The harder scenario certainly reminds you how serious the subject matter can be. After the protagonist of that campaign suffered ten years in prison for smoking marijuana, he now seeks to rebuild his life with the very thing that nearly destroyed it on the legal side.

Despite how official trailers portrayed it, the story is not the focus of the game. It does provide excellent dressing to the game itself however. There is also no restriction of going legit on the easy scenario, or doing shady stuff on the harder one. While the harder campaign gives you more tools earlier on, there is no sandbox mode.

Characters are not very chatty about story points either. You may dwell on the plot for a minute or so before the conversation shifts to talking about your next objective. Conversations with NPCs can be pretty dry and dire.

Gameplay is what you may expect from other plant-care and business games, and a few things that you would not. Growing your plants becomes a balancing act of working out what nutrition, humidity and temperature to increase the quality of your plants (something that is randomized every game). Not to mention deciding if a slot should be used for another future jazz cigarette or a piece of equipment to control temperature and humidity. Quantity or quality.

On top of this you have to keep out of the eye of the law, making sure the smell and electricity use does not cause any suspicion to arise. You can set up fans and even a business front to keep suspicion low. Or perhaps you risk it grow more ganja, then use your profits to bribe police officers and spend what is left on more ways to expand your business.

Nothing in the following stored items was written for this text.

--- src/rtl/icache_direct_mapped_if.sv ---
// icache_direct_mapped_if: CPU fetch port plus block-wide instruction memory port.
// The cache connects through the slave modport. The fetch/memory side uses the master modport.
interface icache_direct_mapped_if #(
    parameter int ADDR_BITS = 10
);
    logic [31:0]          PC;
    logic [31:0]          INSTRUCTION;
    logic                 IBUSYWAIT;
    logic                 MEM_READ;
    logic [ADDR_BITS-5:0] MEM_ADDRESS;
    logic [127:0]         MEM_READDATA;
    logic                 MEM_BUSYWAIT;

    modport master (
        output PC, MEM_READDATA, MEM_BUSYWAIT,
        input  INSTRUCTION, IBUSYWAIT, MEM_READ, MEM_ADDRESS
    );

    modport slave (
        input  PC, MEM_READDATA, MEM_BUSYWAIT,
        output INSTRUCTION, IBUSYWAIT, MEM_READ, MEM_ADDRESS
    );
endinterface

--- src/rtl/icache_direct_mapped.sv ---
// icache_direct_mapped: direct-mapped, read-only instruction cache with 16-byte blocks.
// Hits are served combinationally. A miss stalls the CPU, fetches one block, and then replays as a hit.
// Optional feature: define ICACHE_STATS_EN to add the saturating HIT_COUNT/MISS_COUNT outputs.
module icache_direct_mapped #(
    parameter int ADDR_BITS  = 10,
    parameter int INDEX_BITS = 3
) (
    input  logic CLK,
    input  logic RESET,
    icache_direct_mapped_if.slave bus
`ifdef ICACHE_STATS_EN
    ,
    output logic [15:0] HIT_COUNT,
    output logic [15:0] MISS_COUNT
`endif
);
    localparam int          NUM_BLOCKS = 2 ** INDEX_BITS;
    localparam int          TAG_BITS   = ADDR_BITS - 4 - INDEX_BITS;
    localparam logic [31:0] PC_NOREQ   = 32'hFFFF_FFFC;

    typedef enum logic [1:0] {IDLE, MEMREAD, UPDATE} state_t;

    state_t                state_q, state_d;
    logic [NUM_BLOCKS-1:0] valid_q;
    logic [TAG_BITS-1:0]   tag_q  [NUM_BLOCKS];
    logic [127:0]          data_q [NUM_BLOCKS];

    logic [INDEX_BITS-1:0] pc_index;
    logic [TAG_BITS-1:0]   pc_tag;
    logic [1:0]            pc_offset;
    logic [127:0]          line;
    logic                  no_req;
    logic                  hit;

    assign pc_offset       = bus.PC[3:2];
    assign pc_index        = bus.PC[4+INDEX_BITS-1:4];
    assign pc_tag          = bus.PC[ADDR_BITS-1:4+INDEX_BITS];
    assign no_req          = (bus.PC == PC_NOREQ);
    assign hit             = !no_req && valid_q[pc_index] && (tag_q[pc_index] == pc_tag);
    assign line            = data_q[pc_index];
    assign bus.MEM_ADDRESS = bus.PC[ADDR_BITS-1:4];

    // State register. Reset abandons any in-flight fill.
    always_ff @(posedge CLK or posedge RESET) begin
        if (RESET) state_q <= IDLE;
        else       state_q <= state_d;
    end

    // Next state and outputs. During reset all outputs are held at their quiet values.
    always_comb begin
        state_d         = state_q;
        bus.MEM_READ    = 1'b0;
        bus.IBUSYWAIT   = 1'b0;
        bus.INSTRUCTION = '0;
        if (!RESET) begin
            case (state_q)
                IDLE: begin
                    if (hit) begin
                        bus.INSTRUCTION = line[32*pc_offset +: 32];
                    end else if (!no_req) begin
                        bus.IBUSYWAIT = 1'b1;
                        state_d       = MEMREAD;
                    end
                end
                MEMREAD: begin
                    bus.MEM_READ  = 1'b1;
                    bus.IBUSYWAIT = 1'b1;
                    if (!bus.MEM_BUSYWAIT) state_d = UPDATE;
                end
                UPDATE: begin
                    bus.IBUSYWAIT = 1'b1;
                    state_d       = IDLE;
                end
                default: state_d = IDLE;
            endcase
        end
    end

    // Valid bits are cleared on reset and set when a block is installed.
    always_ff @(posedge CLK or posedge RESET) begin
        if (RESET)                 valid_q           <= '0;
        else if (state_q == UPDATE) valid_q[pc_index] <= 1'b1;
    end

    // Tag and data arrays need no reset because every read is qualified by the valid bit.
    always_ff @(posedge CLK) begin
        if (state_q == UPDATE) begin
            tag_q[pc_index]  <= pc_tag;
            data_q[pc_index] <= bus.MEM_READDATA;
        end
    end

`ifdef ICACHE_STATS_EN
    logic [15:0] hit_count_q;
    logic [15:0] miss_count_q;

    // Saturating counters. A hit counts once per IDLE cycle, including the replay after a fill.
    always_ff @(posedge CLK or posedge RESET) begin
        if (RESET) begin
            hit_count_q  <= '0;
            miss_count_q <= '0;
        end else if (state_q == IDLE) begin
            if (hit && hit_count_q != '1) hit_count_q <= hit_count_q + 16'd1;
            if (state_d == MEMREAD && miss_count_q != '1) miss_count_q <= miss_count_q + 16'd1;
        end
    end

    assign HIT_COUNT  = hit_count_q;
    assign MISS_COUNT = miss_count_q;
`endif
endmodule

Now you actually have to sell all this kush. Different social groups from vagrants to celebrities have preferences and a limit on what they will pay. So when you grow one strain of nuggets, you need to consider what you will sell it for and what other strains a social group will buy.

Then you must consider the competition. Each social group will buy the top three “strains” that appeal to them based on their overall rating (affected by the quality of the pot and the price). Your competition is slowly ousted as long as you are in one of those slots, but the process is quicker if you own all three.

As the money rolls in, you can expand your business. More room for more plants and equipment, more places to grow new strains of reefer, laboratories to work out the ideal condition for growing a strain, and even creating entirely new ones to order. You can even start operations in a new city where dank is legal and risk smuggling across the country to help out your sister locations.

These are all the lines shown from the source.